Il s'agit donc principalement d'un effort de définition visant à renforcer la sécurité juridique tant des employés que des employeurs , dans la mesure où la jurisprudence , en l'espèce, ne s'est pas stabilisée autour d'une interprétation univoque, mais entretient au contraire le flou des responsabilités .
La notion de courriel professionnel
Les juges ont été de facto amenés à réfléchir à la distinction des courriels publics et privés dans le cadre professionnel . Ainsi, dans l'arrêt Nikon , en se référant à la notion de « courriels personnels » et en plaçant ces seuls courriers sous la protection du secret des correspondances, la Cour de cassation a-t-elle créé une nouvelle catégorie de courriers électroniques , les courriels professionnels distincts des courriers personnels .

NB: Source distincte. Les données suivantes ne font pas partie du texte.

`src/sv/trlru_pkg.sv`:
```
`default_nettype none

package trlru_pkg;

    // Width of a frame index as it travels on the ports and in each cell.
    localparam int FRAME_W = 4;

    // Request codes.
    localparam logic [1:0] REQ_ACCESS = 2'd0;
    localparam logic [1:0] REQ_INSERT = 2'd1;
    localparam logic [1:0] REQ_VICTIM = 2'd2;

    // One input transfer.
    typedef struct packed {
        logic [1:0]         req_type;
        logic [FRAME_W-1:0] frame;
    } req_t;

    // One result transfer.
    typedef struct packed {
        logic [FRAME_W-1:0] victim_frame;
        logic               order_empty;
    } rsp_t;

    // Operation broadcast to every cell of the chain.
    typedef enum logic [1:0] {
        CELL_HOLD  = 2'd0,
        CELL_TOUCH = 2'd1,
        CELL_POP   = 2'd2
    } cell_op_t;

    typedef struct packed {
        cell_op_t           op;
        logic [FRAME_W-1:0] frame;
    } cell_cmd_t;

    // Contents of one cell as seen by its neighbors.
    typedef struct packed {
        logic               valid;
        logic [FRAME_W-1:0] id;
    } cell_link_t;

endpackage

`default_nettype wire

```
`src/sv/trlru_cell.sv`:
```
`default_nettype none

module trlru_cell
    import trlru_pkg::*;
(
    input  wire logic       clk,
    input  wire logic       rst_n,
    input  wire cell_cmd_t  cmd,
    input  wire logic       below_valid,
    input  wire logic       hit_in,
    input  wire cell_link_t above,
    output logic            hit_out,
    output cell_link_t      state
);

    logic               valid_reg;
    logic               valid_next;
    logic [FRAME_W-1:0] id_reg;
    logic [FRAME_W-1:0] id_next;
    logic               self_match;
    logic               shift;

    // A hit at or below this cell means this cell closes the gap by one.
    assign self_match = valid_reg && (id_reg == cmd.frame);
    assign shift      = hit_in || self_match;
    assign hit_out    = shift;

    assign state.valid = valid_reg;
    assign state.id    = id_reg;

    // Next contents: take the newer neighbor, load the touched frame, or hold.
    always_comb
    begin
        valid_next = valid_reg;
        id_next    = id_reg;
        case (cmd.op)
            CELL_TOUCH:
            begin
                if (shift)
                begin
                    if (above.valid)
                    begin
                        valid_next = 1'b1;
                        id_next    = above.id;
                    end
                    else if (valid_reg)
                    begin
                        id_next = cmd.frame;
                    end
                    else
                    begin
                        valid_next = 1'b0;
                    end
                end
                else if (!valid_reg && below_valid)
                begin
                    valid_next = 1'b1;
                    id_next    = cmd.frame;
                end
            end
            CELL_POP:
            begin
                valid_next = above.valid;
                id_next    = above.id;
            end
            default:
            begin
                valid_next = valid_reg;
                id_next    = id_reg;
            end
        endcase
    end

    // The valid bit is control state and is cleared by reset.
    always_ff @(posedge clk or negedge rst_n)
    begin
        if (!rst_n)
        begin
            valid_reg <= 1'b0;
        end
        else
        begin
            valid_reg <= valid_next;
        end
    end

    // The frame index is payload and needs no reset.
    always_ff @(posedge clk)
    begin
        id_reg <= id_next;
    end

endmodule

`default_nettype wire

```
`src/sv/true_lru_replacement.sv`:
```
// A victim result appears on result, with done high, in the cycle after its transfer.
// Throughput: one request per cycle; busy is always low and the receiver cannot stall.
// Each request is settled by a ripple of the hit flag along the cell row.
// Reset (rst_n, asynchronous, active low) empties the order; no clearing pass is needed.
`default_nettype none

module true_lru_replacement
    import trlru_pkg::*;
#(
    parameter int FRAMES = 16
)
(
    input  wire logic clk,
    input  wire logic rst_n,
    input  wire logic start,
    output logic      busy,
    input  wire req_t req,
    output logic      done,
    output rsp_t      result
);

    cell_cmd_t  cmd;
    cell_link_t links [FRAMES+1];
    logic       hits  [FRAMES+1];
    logic       frame_ok;
    logic       take;
    logic       done_reg;
    logic       done_next;
    rsp_t       result_reg;
    rsp_t       result_next;

    assign busy     = 1'b0;
    assign take     = start && !busy;
    assign frame_ok = (32'(req.frame) < 32'(FRAMES));

    // Decode the request into the operation shared by all cells.
    always_comb
    begin
        cmd.frame = req.frame;
        cmd.op    = CELL_HOLD;
        if (take)
        begin
            case (req.req_type)
                REQ_ACCESS, REQ_INSERT:
                begin
                    if (frame_ok)
                    begin
                        cmd.op = CELL_TOUCH;
                    end
                end
                REQ_VICTIM:
                begin
                    cmd.op = CELL_POP;
                end
                default:
                begin
                    cmd.op = CELL_HOLD;
                end
            endcase
        end
    end

    // Cell 0 holds the least recent frame; newer frames sit at higher cells.
    assign links[FRAMES] = '0;
    assign hits[0]       = 1'b0;

    for (genvar i = 0; i < FRAMES; i++)
    begin : g_cell
        logic below_valid;
        if (i == 0)
        begin : g_first
            assign below_valid = 1'b1;
        end
        else
        begin : g_rest
            assign below_valid = links[i-1].valid;
        end

        trlru_cell u_cell (
            .clk         (clk),
            .rst_n       (rst_n),
            .cmd         (cmd),
            .below_valid (below_valid),
            .hit_in      (hits[i]),
            .above       (links[i+1]),
            .hit_out     (hits[i+1]),
            .state       (links[i])
        );
    end

    // A victim transfer reports the oldest cell before it shifts out.
    always_comb
    begin
        done_next                = take && (req.req_type == REQ_VICTIM);
        result_next.order_empty  = !links[0].valid;
        result_next.victim_frame = links[0].valid ? links[0].id : '0;
    end

    always_ff @(posedge clk or negedge rst_n)
    begin
        if (!rst_n)
        begin
            done_reg <= 1'b0;
        end
        else
        begin
            done_reg <= done_next;
        end
    end

    always_ff @(posedge clk)
    begin
        if (done_next)
        begin
            result_reg <= result_next;
        end
    end

    assign done   = done_reg;
    assign result = result_reg;

endmodule

`default_nettype wire

```
`config.mk`:
```
export PLATFORM = sky130hd
export DESIGN_NAME = true_lru_replacement
export DESIGN_NICKNAME = d
export VERILOG_FILES = /design/src/sv/trlru_pkg.sv /design/src/sv/trlru_cell.sv /design/src/sv/true_lru_replacement.sv
export SDC_FILE = /design/constraint.sdc
export NUM_CORES = 1
export LEC_CHECK = 0
export BUFFER_PORTS_ARGS = -buffer_cell sky130_fd_sc_hd__buf_2
export CAP_MARGIN = 40
export CORE_ASPECT_RATIO = 0.9
export CORE_UTILIZATION = 40
export DETAILED_ROUTE_END_ITERATION = 8
export PLACE_DENSITY = 0.53
export SKIP_CTS_REPAIR_TIMING = 1
export SYNTH_ARGS = -nofsm -noshare
export SYNTH_HDL_FRONTEND = slang
export SYNTH_SLANG_ARGS = --single-unit
```
`constraint.sdc`:
```
create_clock -name clk -period 3.5 [get_ports clk]
set_clock_uncertainty 0.1 [all_clocks]
set_input_delay 0.175 -clock clk [delete_from_list [all_inputs] [get_ports clk]]
set_output_delay 0.175 -clock clk [all_outputs]
set_load 0.02 [all_outputs]
```
==> impl_summary.md <==
Worst setup path
The endpoint identified for the worst register-to-register timing path is g_cell[10].u_cell.id_reg[1]$_DFFE_PP_. Walking the worst path, the cells encountered are xor2_1 -> nor3_1 -> and3_4 -> nor3_4 -> and3_1 -> nand2_1 -> mux2_2 -> a21oi_1. The critical path contains buffers and inverters numbering 0 combined. In this run the critical register-to-register path is launched from g_cell[0].u_cell.id_reg[3]$_DFFE_PP_. The cell type group with the largest total delay on the critical path is simple AND/OR/NAND/NOR gates. The slowest stage of the critical path belongs to the cell and3_1. STA puts the critical path data arrival time at 2.88 ns. The data required time of the worst path is 3.41 ns. The worst setup path is captured at a flop. STA classifies the critical path startpoint as a flop. The worst setup path is of the flop to flop kind.

The maximum single-stage delay on the critical path is 0.50 ns. The path depth of the worst reg2reg path is 8. The critical-path maximum fanout is 10. The setup check on the worst reg-to-reg path leaves a slack of 0.53 ns.

Power
In this run the power density over the cells is 579.8 nW/µm². In this run the static leakage power is 2.070 nW. VDD sags by at most 337.2 µV.

Finish
The cell area after layout is 5693 µm². The net count of the finished layout is 485. The share of cells above drive strength 1 is 22.55%.

Across the whole layout, storage elements account for 2497 µm². The final standard cell utilization of the core is 45.05%. The final cell count without fillers is 643.

The antenna diode count is 0. The total of fill cells in the finished design is 1179. The register with the most flip-flops in the layout has 64 of them.

The synthesis-to-finish area growth is 10.09%. Summing all multi-input logic gate instances after layout gives 2409 µm².

Global routing
The number of global-route vias before repair is 3485. The first-pass GRT wire length is 18.90 mm. Global routing consumed, over all layers together, 19.04% of the routing resources. Summed over all layers, the global routing overflow is 0. Entering global routing, the biggest net connects 28 pins. The number of antenna violations at the first check in global routing is 0.

Floorplanning
The number of rows created at floorplan is 39. For this configuration, the core starts out at a cell density of 40.92%. The area of the core is 12640 µm². For this design the top-level I/O count stands at 16. The floorplan die area is 13390 µm². The floorplan step set the die height to 109.9 µm. From left edge to right edge, the die measures 121.9 µm.

Synth
The sequential element share of the synthesized area is 48.29%. The synthesized netlist occupies a cell area of 5171 µm². The cell count after synthesis came out at 462.

Yosys printed 0 warnings. The most instantiated flip-flop cell in the synthesis netlist is edfxtp_1. The mean area per synthesized cell is 11.19 µm². The count of flip-flops with a built-in enable after synthesis is 69. The async set-reset flop share out of synthesis is 19.77%.

The synthesized design contains 86 register bits. The distinct cell type count after synthesis is 51. Counting every net in the synthesized netlist gives 473.

Detailed routing
Once detail routing completed, the nets flagged for antenna violations numbered 0. Using the TritonRoute via totals, the vias-per-cell ratio works out to 5.532. Detailed routing inserted a total of 3557 vias. Summed over all layers, the routed wires come to 11.86 mm. The first-pass iteration count of the detailed router is 6. After detailed routing, the average wire length per cell comes to 18.44 µm. For this run, design rule violations remaining after detail routing come to 0.

In this run, the number of DRC markers left after iteration 0 of detailed routing was 193.

Min path
Counting instances, the worst hold path has a depth of 3. The endpoint of the worst hold path is done$_DFF_PN0_. The worst hold-check path type is input pin to flop. The start point of the worst min-delay path is req[4].

STA
The minimum clock period after layout is 2.974 ns. Setup repair after global routing left no endpoint under its margin. Adding up every negative setup slack in the final design gives 0 ns. The normalized max-slew margin is 56.52%. The maximum achievable frequency is 0.3363 GHz.

The number of failing hold endpoints at the final stage is 0. The final max-slew violation count was 0. The final setup violation count is 0. The minimum setup slack in the final design is 0.5261 ns. For the pin with the worst max-slew slack, the measured transition is 0.6522 ns.

The fraction of the cycle the final worst path needs is 84.97%.

Clocking
TritonCTS created 9 clock buffers. Clock-pin slew was measured on the worst setup and hold paths at 0.07 ns. The number of sinks handled by clock tree synthesis is 86. The later pin in the worst-skew pair is clocked with a latency of 0.35 ns. The maximum root-to-sink buffer count is 2. The clock tree from TritonCTS is done. In this run the number of H-tree levels came out at 3. The tree is rooted in a clkbuf_16.

Placed design
The worst setup timing slack at the placement stage is 0.2457 ns. The area after detailed placement is 5391 µm². The HPWL after detailed placement is 8.331 mm. The routability-driven placement congestion ratio is 0.8426. The count of buffers from port buffering is 14. The number of placed instances, taps included, is 626.

Run
The max-cap violation count is 0.

Status
The flow ran to the end, and the final reports show no timing, DRC or antenna violations.
==> final cells by class <==
type	count	share of cell area, %
sequential	86	43.87
multi-input combinational	324	42.31
clock buffer	10	4.022
timing repair buffer	33	3.780
tap	164	3.604
inverter	20	1.319
clock inverter	6	1.099
==> worst max-delay path by stage <==
stage,end,depth (start not counted),startpoint,slack [ns]
after floorplan,g_cell[15].u_cell.id_reg[0]$_SDFFCE_PP0P_,9,g_cell[0].u_cell.id_reg[3]$_DFFE_PP_,0.71
after global placement,g_cell[10].u_cell.id_reg[2]$_DFFE_PP_,8,req[1],0.30
after detailed placement,g_cell[10].u_cell.id_reg[3]$_DFFE_PP_,8,req[1],0.25
after CTS,g_cell[10].u_cell.id_reg[3]$_DFFE_PP_,8,g_cell[0].u_cell.id_reg[3]$_DFFE_PP_,0.54
after global routing,g_cell[10].u_cell.id_reg[3]$_DFFE_PP_,8,g_cell[0].u_cell.id_reg[0]$_DFFE_PP_,0.33
final,g_cell[10].u_cell.id_reg[1]$_DFFE_PP_,8,g_cell[0].u_cell.id_reg[3]$_DFFE_PP_,0.53
==> per-stage QoR <==
step,hold WS [ns],total power [W]
after floorplan,-0.2206,0.002128
after global placement,0.04851,0.002348
after detailed placement,0.05291,0.002353
after CTS,-0.3336,0.003324
after global routing,0.1817,0.003458
final,0.1373,0.003301
==> cells by family (layout without fill, tap and decap cells) <==
| group | Yosys count | after routing | share of synthesized area, % |
|---|---|---|---|
| other | 1 | 1 | 0.07252 |
| xor gates and xnor gates | 64 | 64 | 10.84 |
| AOI/OAI and AO/OA | 100 | 100 | 12.78 |
| adders and majority gates | 2 | 2 | 0.4838 |
| DFF | 86 | 86 | 48.29 |
| muxes | 58 | 58 | 12.63 |
| buffers and inverters | 52 | 69 | 5.129 |
| and+or+nand+nor | 99 | 99 | 9.775 |
==> worst min-delay path, cell delays in order <==
cell and delay (ns):
buf_2 0.07, nand3b_1 0.14, inv_1 0.13
==> cell usage in the layout (no fill, tap or decap), types with 4 or more instances in the layout <==
cell / n
a21oi_1: 30
a22o_1: 5
a31oi_1: 18
and2_1: 6
buf_2: 14
buf_4: 18
clkbuf_16: 9
dfrtp_1: 17
edfxtp_1: 69
inv_1: 20
mux2_1: 4
mux2_2: 54
nand2_1: 25
nand3_1: 13
nor2_1: 14
nor2b_1: 6
nor3_1: 16
nor4_1: 5
o21ai_0: 13
o31a_1: 5
o31ai_1: 5
xnor2_1: 32
xor2_1: 32
==> metal layers <==
| layer | vias to the layer above | part of all wire [%] | global-route usage, % |
|---|---|---|---|
| met5 | - | 0 | 0 |
| met1 | 1755 | 50 | 25.90 |
| met4 | 0 | 0.76 | 5.115 |
| met2 | 83 | 45 | 29.54 |
| met3 | 7 | 4.5 | 5.394 |
| li1 | 1712 | - | - |
==> where the power goes <==
group	switching, W	total (W)	internal (W)
sequential	0.0000766	0.00137	0.00130
combinational	0.000501	0.000966	0.000465
clock	0.000410	0.000961	0.000551
total	0.000988	0.00330	0.00231
==> cells in the mapped netlist, drive strengths merged, types with 3 or more instances <==
master | instances | area, µm²
o21a | 3 | 22.52
or3 | 3 | 18.77
dfrtp | 17 | 425.4
or2 | 3 | 18.77
xor2 | 32 | 280.3
nor4 | 5 | 31.28
buf | 18 | 137.6
inv | 20 | 75.07
nor3 | 17 | 96.35
mux2 | 58 | 653.1
o31ai | 5 | 37.54
nand2 | 25 | 93.84
a21oi | 31 | 166.4
a22o | 5 | 43.79
o31a | 5 | 43.79
clkbuf | 14 | 52.55
xnor2 | 32 | 280.3
o21ai | 15 | 75.07
nor2 | 14 | 52.55
and2 | 6 | 37.54
nor2b | 6 | 37.54
a31oi | 18 | 112.6
edfxtp | 69 | 2072
nand3 | 14 | 75.07
Power figures use the tool's default switching activity.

Les courriels professionnels, considérés comme n'étant pas soumis au secret de la correspondance privée, sont assimilables à ce titre à des courriels publics . Cette distinction vient s'ajouter à la distinction classique et réaffirmée par la loi pour la confiance dans l'économie numérique, entre les courriers électroniques privés (correspondances privées) et les courriers électroniques publics (communication publique en ligne), mais ne s'y substitue pas .
C'est cette distinction , qui n'est pas aisée à appliquer en pratique et qui divise les juges du fond, que le projet de proposition de loi présenté ci-après s'est attaché à définir .

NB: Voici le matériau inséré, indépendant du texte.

File: config.mk
export PLATFORM = sky130hd
export DESIGN_NAME = link_setup_supervision_fsm_unit
export DESIGN_NICKNAME = d
export VERILOG_FILES = /design/src/rtl/core/lssf_pkg.sv /design/src/rtl/core/lssf_front.sv /design/src/rtl/core/lssf_queue.sv /design/src/rtl/core/lssf_back.sv /design/src/rtl/core/link_setup_supervision_fsm_unit.sv
export SDC_FILE = /design/constraint.sdc
export NUM_CORES = 1
export LEC_CHECK = 0
export ABC_CLOCK_PERIOD_IN_PS = 7000
export BUFFER_PORTS_ARGS = -buffer_cell sky130_fd_sc_hd__clkbuf_2
export CORE_AREA = 5 5 109 111
export CTS_CLUSTER_SIZE = 10
export DETAILED_ROUTE_END_ITERATION = 8
export DIE_AREA = 0 0 114 116
export GPL_TIMING_DRIVEN = 0
export MAX_ROUTING_LAYER = met4
export PLACE_DENSITY = 0.85
export SLEW_MARGIN = 20
export SYNTH_ARGS = -nofsm -noshare
export SYNTH_HDL_FRONTEND = slang
export SYNTH_HIERARCHICAL = 1
export SYNTH_SLANG_ARGS = --single-unit
File: constraint.sdc
create_clock -name clk -period 7 [get_ports clk]
set_clock_uncertainty 0.2 [all_clocks]
set_input_delay 0.35 -clock clk [delete_from_list [all_inputs] [get_ports clk]]
set_output_delay 0.35 -clock clk [all_outputs]
set_load 0.03 [all_outputs]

Enfin, la Commission nationale Informatique et Libertés (CNIL), consciente de ces difficultés, a proposé dans son rapport de 2004 relatif à la cybersurveillance des salariés, une définition du message à caractère professionnel et a même suggéré que, « sauf indication manifeste dans l'objet du message... », le courriel reçu ou envoyé depuis le poste de travail mis à disposition par l'entreprise ou l'administration soit présumé avoir un caractère professionnel .

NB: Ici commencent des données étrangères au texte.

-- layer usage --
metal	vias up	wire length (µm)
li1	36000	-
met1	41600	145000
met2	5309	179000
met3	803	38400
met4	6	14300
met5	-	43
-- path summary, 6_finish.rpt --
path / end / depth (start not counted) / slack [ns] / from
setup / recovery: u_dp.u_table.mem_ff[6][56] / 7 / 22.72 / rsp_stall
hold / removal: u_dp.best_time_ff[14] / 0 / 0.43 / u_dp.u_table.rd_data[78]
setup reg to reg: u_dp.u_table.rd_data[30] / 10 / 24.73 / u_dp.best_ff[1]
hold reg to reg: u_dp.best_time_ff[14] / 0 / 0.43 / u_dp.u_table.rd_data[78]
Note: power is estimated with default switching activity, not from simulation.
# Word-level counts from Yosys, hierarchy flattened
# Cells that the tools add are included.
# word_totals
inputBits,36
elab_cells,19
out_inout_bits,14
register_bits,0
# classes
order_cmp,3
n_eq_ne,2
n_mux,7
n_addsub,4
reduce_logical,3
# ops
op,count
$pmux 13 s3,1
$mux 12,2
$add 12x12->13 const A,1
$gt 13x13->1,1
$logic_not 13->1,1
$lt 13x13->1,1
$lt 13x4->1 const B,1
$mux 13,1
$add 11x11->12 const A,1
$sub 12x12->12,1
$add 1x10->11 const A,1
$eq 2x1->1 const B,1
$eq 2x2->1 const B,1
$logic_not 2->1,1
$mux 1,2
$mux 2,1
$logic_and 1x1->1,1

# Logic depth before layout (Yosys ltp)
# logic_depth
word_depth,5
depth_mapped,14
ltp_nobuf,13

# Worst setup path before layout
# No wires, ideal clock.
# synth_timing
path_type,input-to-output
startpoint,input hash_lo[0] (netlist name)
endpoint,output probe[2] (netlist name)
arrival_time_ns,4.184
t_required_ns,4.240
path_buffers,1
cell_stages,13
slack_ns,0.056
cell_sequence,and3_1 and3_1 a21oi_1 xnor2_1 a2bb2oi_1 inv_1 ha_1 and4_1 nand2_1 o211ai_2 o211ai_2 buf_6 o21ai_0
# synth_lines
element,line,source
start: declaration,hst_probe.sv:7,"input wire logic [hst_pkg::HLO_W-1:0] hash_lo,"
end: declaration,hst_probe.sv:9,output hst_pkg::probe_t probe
## config.mk

```make
export PLATFORM = sky130hd
export DESIGN_NAME = differential_drive_odometry_balancer
export DESIGN_NICKNAME = d
export VERILOG_FILES = /design/src/hdl/ddob_pkg.sv /design/src/hdl/ddob_mul.sv /design/src/hdl/ddob_cordic.sv /design/src/hdl/differential_drive_odometry_balancer.sv
export VERILOG_INCLUDE_DIRS = /design/src /design/src/hdl
export SDC_FILE = /design/constraint.sdc
export NUM_CORES = 2
export LEC_CHECK = 0
export BUFFER_PORTS_ARGS = -buffer_cell sky130_fd_sc_hd__buf_2
export CAP_MARGIN = 20
export CORE_MARGIN = 3
export CORE_UTILIZATION = 45
export DETAILED_ROUTE_END_ITERATION = 10
export PLACE_DENSITY = 0.63
export SYNTH_ARGS = -nofsm -noshare
export SYNTH_HDL_FRONTEND = slang
export SYNTH_SLANG_ARGS = --single-unit
```

## constraint.sdc

```tcl
create_clock -name clk -period 19.2 [get_ports clk]
set_input_delay 1.92 -clock clk [delete_from_list [all_inputs] [get_ports clk]]
set_output_delay 1.92 -clock clk [all_outputs]
set_load 0.01 [all_outputs]
```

En conséquence, la présente proposition de loi, pour s'inspirer de la définition retenue par la CNIL, tend néanmoins à être plus protectrice du secret de la correspondance en maintenant la présomption du caractère privatif des messages envoyés . Elle vise toutefois la reconnaissance d'un caractère professionnel aux messages dont le titre - ou le nom du répertoire dans lequel il est archivé - est relatif au fonctionnement, à l'organisation ou aux activités de l'organisme qui emploie l'expéditeur ou le destinataire du courrier électronique.
Il convient in fine de prévoir, d'une part, l'information obligatoire des salariés par l'employeur de l'entrée en vigueur de cette loi, afin de garantir pleinement le secret de leur correspondance privée et, d'autre part, qu'un décret en Conseil d'État fixe les conditions d'application de la loi.
PROPOSITION DE LOI
Article 1 er
Le IV de l'article 1 er de la loi n° 2004-575 du 21 juin 2004 pour la confiance dans l'économie numérique, est complété par un alinéa ainsi rédigé :
« Est considéré comme courrier électronique professionnel, tout courrier électronique dont le titre ou le nom du répertoire dans lequel il est archivé, est relatif à l'organisation, au fonctionnement ou aux activités de l'entreprise, l'administration ou l'organisme qui emploie l'expéditeur ou le destinataire dudit courrier. Le courrier électronique professionnel n'est pas soumis au secret de la correspondance privée. »
Article 2
Les détenteurs de messagerie électronique professionnelle sont informés par leur employeur de l'entrée en vigueur de la présente loi dans les six mois suivant sa promulgation.
Article 3
Un décret en Conseil d'État fixe les conditions d'application de la présente loi.